LLM Basics Lesson 3 of 3

Hallucination

What this lesson teaches

LLMs sometimes produce confident-sounding but completely wrong information. This is called "hallucination." Understanding why it happens is essential for working with AI safely.

Why LLMs hallucinate

Remember: LLMs predict the most likely next token. They don't have a concept of "true" or "false"—they only know what patterns look plausible based on training data.

Key insight: When an LLM doesn't know something, it doesn't say "I don't know." It generates what looks like a reasonable answer—because that's what a reasonable answer would look like in text.

Common hallucination types

  • Invented APIs: Functions or methods that don't exist but sound plausible
  • Fake citations: References to papers or documentation that were never written
  • Wrong file paths: Suggesting files or directories that aren't in your codebase
  • Confident errors: Stating incorrect facts with full confidence

How to spot hallucinations

Watch for these warning signs:

  • Very specific details you didn't provide (names, numbers, paths)
  • Claims about your codebase without having read the files
  • API calls or library functions you've never seen before
  • Overly confident explanations for things that seem uncertain

Rule of thumb: If the model gives you specific information you didn't provide—verify it. Especially file paths, function names, and external references.

How to prevent hallucinations

  • Provide source material: Give the model actual code to work with, not descriptions
  • Ask it to verify: "Check if this file exists before modifying it"
  • Constrain the task: Smaller, specific tasks = less room for invention
  • Request citations: "Show me where in the code you found this"

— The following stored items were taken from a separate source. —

`src/noc_pkg.sv`:
```
package noc_pkg;

    localparam int VC_NUM = 2;                              // virtual channels on each link.
    localparam int VC_SIZE = 1;                             // bits in a vc number.

    localparam int PORT_NUM = 5;                            // output ports of a mesh router.
    localparam int PORT_SIZE = 3;                           // bits in a port code.

    localparam logic [PORT_SIZE-1:0] LOCAL = 3'd0;          // to the attached core.
    localparam logic [PORT_SIZE-1:0] NORTH = 3'd1;          // towards larger y.
    localparam logic [PORT_SIZE-1:0] SOUTH = 3'd2;          // towards smaller y.
    localparam logic [PORT_SIZE-1:0] EAST = 3'd3;           // towards larger x.
    localparam logic [PORT_SIZE-1:0] WEST = 3'd4;           // towards smaller x.

    localparam int LABEL_SIZE = 2;                          // bits in a flit label.

    localparam logic [LABEL_SIZE-1:0] HEAD = 2'd0;          // first flit, carries the route.
    localparam logic [LABEL_SIZE-1:0] BODY = 2'd1;          // middle flit, carries data.
    localparam logic [LABEL_SIZE-1:0] TAIL = 2'd2;          // last flit, releases the vc.

    localparam int COORD_SIZE = 2;                          // bits per mesh coordinate.
    localparam logic [COORD_SIZE-1:0] ROUTER_X = 2'd1;      // column of this router.
    localparam logic [COORD_SIZE-1:0] ROUTER_Y = 2'd1;      // row of this router.

    localparam int PAYLOAD_SIZE = 16;                       // bits of flit payload.
    localparam int SPARE_SIZE = PAYLOAD_SIZE - 2 * COORD_SIZE; // unused bits of a head.

    localparam int STATE_SIZE = 2;                          // bits of the per-vc state.
    localparam logic [STATE_SIZE-1:0] ST_IDLE = 2'd0;       // waiting for a head flit.
    localparam logic [STATE_SIZE-1:0] ST_VA = 2'd1;         // waiting for a downstream vc.
    localparam logic [STATE_SIZE-1:0] ST_SA = 2'd2;         // competing for the output link.

    // A head flit reads the destination, every other flit reads plain data.
    typedef union packed
    {
        struct packed
        {
            logic [COORD_SIZE-1:0] dest_x;                  // destination column.
            logic [COORD_SIZE-1:0] dest_y;                  // destination row.
            logic [SPARE_SIZE-1:0] spare;                   // free for software use.
        } head;
        logic [PAYLOAD_SIZE-1:0] data;                      // body and tail view.
    } flit_payload_u;

    // Dimension-ordered routing, x is resolved fully before y.
    function automatic logic [PORT_SIZE-1:0] xy_route(
        input logic [COORD_SIZE-1:0] dest_x,
        input logic [COORD_SIZE-1:0] dest_y
    );
        if (dest_x > ROUTER_X)
            return EAST;                                    // still left of the target.
        else if (dest_x < ROUTER_X)
            return WEST;                                    // still right of the target.
        else if (dest_y > ROUTER_Y)
            return NORTH;                                   // right column, target above.
        else if (dest_y < ROUTER_Y)
            return SOUTH;                                   // right column, target below.
        else
            return LOCAL;                                   // the packet has arrived.
    endfunction

endpackage

```
`src/circular_buffer.sv`:
```
`timescale 1ns/1ns

module circular_buffer
    import noc_pkg::*;
#(
    parameter int BUFFER_SIZE = 8,
    parameter int PIPELINE_DEPTH = 5
)(
    input  logic                  clk,
    input  logic                  rst,
    input  logic                  write_i,
    input  logic                  read_i,
    input  logic [LABEL_SIZE-1:0] label_i,
    input  flit_payload_u         payload_i,
    output logic [LABEL_SIZE-1:0] label_o,
    output flit_payload_u         payload_o,
    output logic                  is_full_o,
    output logic                  is_empty_o,
    output logic                  on_off_o
);

    logic [LABEL_SIZE-1:0]             label_mem [BUFFER_SIZE];   // label of each slot.
    flit_payload_u                     payload_mem [BUFFER_SIZE]; // payload of each slot.

    logic [$clog2(BUFFER_SIZE)-1:0]    wr_ptr;                    // next slot to fill.
    logic [$clog2(BUFFER_SIZE)-1:0]    rd_ptr;                    // slot of the front flit.
    logic [$clog2(BUFFER_SIZE+1)-1:0]  count;                     // flits held right now.

    logic                              do_write;                  // accepted write.
    logic                              do_read;                   // accepted read.

    assign is_full_o = (count == BUFFER_SIZE);                    // no slot left.
    assign is_empty_o = (count == 0);                             // nothing to read.

    assign do_write = write_i & ~is_full_o;                       // a write to a full fifo is dropped.
    assign do_read = read_i & ~is_empty_o;                        // a read of an empty fifo is dropped.

    // Upstream needs PIPELINE_DEPTH free slots to absorb the flits already on the link.
    assign on_off_o = (BUFFER_SIZE - int'(count)) >= PIPELINE_DEPTH;

    assign label_o = label_mem[rd_ptr];                           // front flit is always visible.
    assign payload_o = payload_mem[rd_ptr];

    always_ff @(posedge clk)
    begin
        if (do_write)
        begin
            label_mem[wr_ptr] <= label_i;
            payload_mem[wr_ptr] <= payload_i;
        end
    end

    always_ff @(posedge clk, posedge rst)
    begin
        if (rst)
        begin
            wr_ptr <= '0;
            rd_ptr <= '0;
            count <= '0;
        end
        else
        begin
            if (do_write)
            begin
                if (wr_ptr == BUFFER_SIZE - 1)
                    wr_ptr <= '0;                                 // wrap to the first slot.
                else
                    wr_ptr <= wr_ptr + 1'b1;
            end
            if (do_read)
            begin
                if (rd_ptr == BUFFER_SIZE - 1)
                    rd_ptr <= '0;
                else
                    rd_ptr <= rd_ptr + 1'b1;
            end
            case ({do_write, do_read})
                2'b10:   count <= count + 1'b1;                   // only a write.
                2'b01:   count <= count - 1'b1;                   // only a read.
                default: count <= count;                          // both or neither.
            endcase
        end
    end

endmodule

```
`src/input_buffer.sv`:
```
`timescale 1ns/1ns

module input_buffer
    import noc_pkg::*;
#(
    parameter int BUFFER_SIZE = 8,
    parameter int PIPELINE_DEPTH = 5
)(
    input  logic                  clk,
    input  logic                  rst,
    input  logic                  write_i,
    input  logic [LABEL_SIZE-1:0] label_i,
    input  flit_payload_u         payload_i,
    input  logic                  read_i,
    input  logic                  vc_valid_i,
    input  logic [VC_SIZE-1:0]    vc_new_i,
    output logic                  va_req_o,
    output logic                  sa_ready_o,
    output logic                  tail_read_o,
    output logic [PORT_SIZE-1:0]  out_port_o,
    output logic [LABEL_SIZE-1:0] label_o,
    output flit_payload_u         payload_o,
    output logic [VC_SIZE-1:0]    vc_id_o,
    output logic                  on_off_o
);

    logic [STATE_SIZE-1:0] state;                 // current packet phase.
    logic [STATE_SIZE-1:0] state_next;
    logic [PORT_SIZE-1:0]  route_next;            // output port of the next packet.
    logic [VC_SIZE-1:0]    downstream_vc;         // vc granted on the next router.
    logic [VC_SIZE-1:0]    downstream_vc_next;
    logic                  read_cmd;              // read that reaches the fifo.
    logic                  is_full;
    logic                  is_empty;

    circular_buffer #(
        .BUFFER_SIZE    (BUFFER_SIZE),
        .PIPELINE_DEPTH (PIPELINE_DEPTH)
    ) u_circular_buffer (
        .clk        (clk),
        .rst        (rst),
        .write_i    (write_i),
        .read_i     (read_cmd),
        .label_i    (label_i),
        .payload_i  (payload_i),
        .label_o    (label_o),
        .payload_o  (payload_o),
        .is_full_o  (is_full),
        .is_empty_o (is_empty),
        .on_off_o   (on_off_o)
    );

    assign read_cmd = read_i & (state == ST_SA);                      // reads only count in sa.
    assign va_req_o = (state == ST_VA);                               // ask for a downstream vc.
    assign sa_ready_o = (state == ST_SA) & ~is_empty;                 // a flit is waiting to go.
    assign tail_read_o = read_cmd & ~is_empty & (label_o == TAIL);    // packet leaves the buffer.
    assign vc_id_o = downstream_vc;

    always_ff @(posedge clk, posedge rst)
    begin
        if (rst)
        begin
            state <= ST_IDLE;
            out_port_o <= LOCAL;
            downstream_vc <= '0;
        end
        else
        begin
            state <= state_next;
            out_port_o <= route_next;
            downstream_vc <= downstream_vc_next;
        end
    end

    always_comb
    begin
        state_next = state;
        route_next = out_port_o;
        downstream_vc_next = downstream_vc;
        case (state)
            ST_IDLE:
            begin
                // a head that queued up behind the last tail is routed from the front.
                if (!is_empty && label_o == HEAD)
                begin
                    state_next = ST_VA;
                    route_next = xy_route(payload_o.head.dest_x, payload_o.head.dest_y);
                end
                else if (write_i && is_empty && label_i == HEAD)
                begin
                    state_next = ST_VA;                               // route straight from the link.
                    route_next = xy_route(payload_i.head.dest_x, payload_i.head.dest_y);
                end
            end
            ST_VA:
            begin
                if (vc_valid_i)
                begin
                    state_next = ST_SA;
                    downstream_vc_next = vc_new_i;                    // keep it for every flit.
                end
            end
            ST_SA:
            begin
                if (tail_read_o)
                    state_next = ST_IDLE;                             // packet is gone.
            end
            default:
            begin
                state_next = ST_IDLE;
            end
        endcase
    end

endmodule

```
`src/vc_allocator.sv`:
```
`timescale 1ns/1ns

module vc_allocator
    import noc_pkg::*;
(
    input  logic                                clk,
    input  logic                                rst,
    input  logic [VC_NUM-1:0]                   va_req_i,
    input  logic [VC_NUM-1:0][PORT_SIZE-1:0]    req_port_i,
    input  logic [VC_NUM-1:0]                   tail_read_i,
    output logic [VC_NUM-1:0]                   vc_valid_o,
    output logic [VC_NUM-1:0][VC_SIZE-1:0]      vc_new_o
);

    logic [PORT_NUM-1:0][VC_NUM-1:0]  busy;       // downstream vc in use, per output port.
    logic [VC_NUM-1:0][PORT_SIZE-1:0] held_port;  // port held by each input vc.
    logic [VC_NUM-1:0][VC_SIZE-1:0]   held_vc;    // downstream vc held by each input vc.
    logic [PORT_NUM-1:0]              port_taken; // port already granted this cycle.
    logic                             found;      // a free vc was seen on the port.

    // Input vcs are served in index order, so the lowest requester wins a port.
    always_comb
    begin
        vc_valid_o = '0;
        vc_new_o = '0;
        port_taken = '0;
        found = 1'b0;
        for (int i = 0; i < VC_NUM; i++)
        begin
            found = 1'b0;
            if (va_req_i[i] && !port_taken[req_port_i[i]])
            begin
                for (int v = VC_NUM - 1; v >= 0; v--)
                begin
                    if (!busy[req_port_i[i]][v])
                    begin
                        found = 1'b1;                     // the last hit is the lowest free vc.
                        vc_new_o[i] = VC_SIZE'(v);
                    end
                end
                vc_valid_o[i] = found;
                port_taken[req_port_i[i]] = found;        // one grant per port per cycle.
            end
        end
    end

    always_ff @(posedge clk, posedge rst)
    begin
        if (rst)
        begin
            busy <= '0;
            held_port <= '0;
            held_vc <= '0;
        end
        else
        begin
            for (int i = 0; i < VC_NUM; i++)
            begin
                if (tail_read_i[i])
                    busy[held_port[i]][held_vc[i]] <= 1'b0;   // tail left, vc is free again.
            end
            for (int i = 0; i < VC_NUM; i++)
            begin
                if (vc_valid_o[i])
                begin
                    busy[req_port_i[i]][vc_new_o[i]] <= 1'b1;
                    held_port[i] <= req_port_i[i];            // remembered for the release.
                    held_vc[i] <= vc_new_o[i];
                end
            end
        end
    end

endmodule

```
`src/switch_arbiter.sv`:
```
`timescale 1ns/1ns

module switch_arbiter
    import noc_pkg::*;
(
    input  logic              clk,
    input  logic              rst,
    input  logic [VC_NUM-1:0] ready_i,
    output logic [VC_NUM-1:0] read_o
);

    logic [VC_SIZE-1:0] last_q;     // vc that won most recently.
    logic [VC_SIZE-1:0] cand;       // vc looked at in the search.
    logic [VC_SIZE-1:0] winner;     // vc granted this cycle.
    logic               granted;    // some vc was ready.

    // The search starts just after the last winner and wraps round once.
    always_comb
    begin
        read_o = '0;
        granted = 1'b0;
        winner = last_q;
        cand = last_q;
        for (int k = 1; k <= VC_NUM; k++)
        begin
            cand = VC_SIZE'((int'(last_q) + k) % VC_NUM);
            if (!granted && ready_i[cand])
            begin
                granted = 1'b1;     // first ready vc in rotation order.
                winner = cand;
            end
        end
        read_o[winner] = granted;   // one-hot, or all zero when nobody is ready.
    end

    always_ff @(posedge clk, posedge rst)
    begin
        if (rst)
        begin
            last_q <= VC_SIZE'(VC_NUM - 1); // so vc 0 is first after reset.
        end
        else if (granted)
        begin
            last_q <= winner;
        end
    end

endmodule

```
`src/router_input_unit.sv`:
```
`timescale 1ns/1ns

module router_input_unit
    import noc_pkg::*;
#(
    parameter int BUFFER_SIZE = 8,
    parameter int PIPELINE_DEPTH = 5
)(
    input  logic                  clk,
    input  logic                  rst,
    input  logic                  flit_valid_i,
    input  logic [LABEL_SIZE-1:0] flit_label_i,
    input  logic [VC_SIZE-1:0]    flit_vc_i,
    input  flit_payload_u         flit_payload_i,
    output logic [VC_NUM-1:0]     on_off_o,
    output logic                  out_valid_o,
    output logic [LABEL_SIZE-1:0] out_label_o,
    output logic [VC_SIZE-1:0]    out_vc_o,
    output logic [PORT_SIZE-1:0]  out_port_o,
    output flit_payload_u         out_payload_o
);

    logic [VC_NUM-1:0]                 write_vc;     // write strobe per input vc.
    logic [VC_NUM-1:0]                 va_req;
    logic [VC_NUM-1:0]                 sa_ready;
    logic [VC_NUM-1:0]                 tail_read;
    logic [VC_NUM-1:0]                 vc_valid;
    logic [VC_NUM-1:0]                 read;         // one-hot read from the arbiter.
    logic [VC_NUM-1:0][VC_SIZE-1:0]    vc_new;
    logic [VC_NUM-1:0][PORT_SIZE-1:0]  req_port;
    logic [VC_NUM-1:0][LABEL_SIZE-1:0] buf_label;
    logic [VC_NUM-1:0][VC_SIZE-1:0]    buf_vc_id;
    flit_payload_u                     buf_payload [VC_NUM];
    logic [VC_SIZE-1:0]                sel;          // buffer chosen for the link.

    for (genvar v = 0; v < VC_NUM; v++)
    begin : gen_vc
        assign write_vc[v] = flit_valid_i & (flit_vc_i == VC_SIZE'(v)); // route the write by vc.

        input_buffer #(
            .BUFFER_SIZE    (BUFFER_SIZE),
            .PIPELINE_DEPTH (PIPELINE_DEPTH)
        ) u_input_buffer (
            .clk         (clk),
            .rst         (rst),
            .write_i     (write_vc[v]),
            .label_i     (flit_label_i),
            .payload_i   (flit_payload_i),
            .read_i      (read[v]),
            .vc_valid_i  (vc_valid[v]),
            .vc_new_i    (vc_new[v]),
            .va_req_o    (va_req[v]),
            .sa_ready_o  (sa_ready[v]),
            .tail_read_o (tail_read[v]),
            .out_port_o  (req_port[v]),
            .label_o     (buf_label[v]),
            .payload_o   (buf_payload[v]),
            .vc_id_o     (buf_vc_id[v]),
            .on_off_o    (on_off_o[v])
        );
    end

    vc_allocator u_vc_allocator (
        .clk         (clk),
        .rst         (rst),
        .va_req_i    (va_req),
        .req_port_i  (req_port),
        .tail_read_i (tail_read),
        .vc_valid_o  (vc_valid),
        .vc_new_o    (vc_new)
    );

    switch_arbiter u_switch_arbiter (
        .clk     (clk),
        .rst     (rst),
        .ready_i (sa_ready),
        .read_o  (read)
    );

    always_comb
    begin
        sel = '0;
        for (int v = 0; v < VC_NUM; v++)
        begin
            if (read[v])
                sel = VC_SIZE'(v);        // read is one-hot, so one index matches.
        end
    end

    always_ff @(posedge clk, posedge rst)
    begin
        if (rst)
            out_valid_o <= 1'b0;
        else
            out_valid_o <= |read;         // one flit per read cycle.
    end

    // The flit fields are loaded from the buffer that was read.
    always_ff @(posedge clk)
    begin
        if (|read)
        begin
            out_label_o <= buf_label[sel];
            out_vc_o <= buf_vc_id[sel];
            out_port_o <= req_port[sel];
            out_payload_o <= buf_payload[sel];
        end
    end

endmodule

```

With Claude Code specifically, using tools like Read and Glob to actually examine your codebase reduces hallucination significantly—because the model is working with real data, not guessing.

Key Takeaways

  • Hallucination = plausible-sounding but wrong output
  • LLMs don't know when they don't know—they just generate what seems likely
  • Always verify specific claims (file paths, APIs, facts)
  • Provide real context to reduce guessing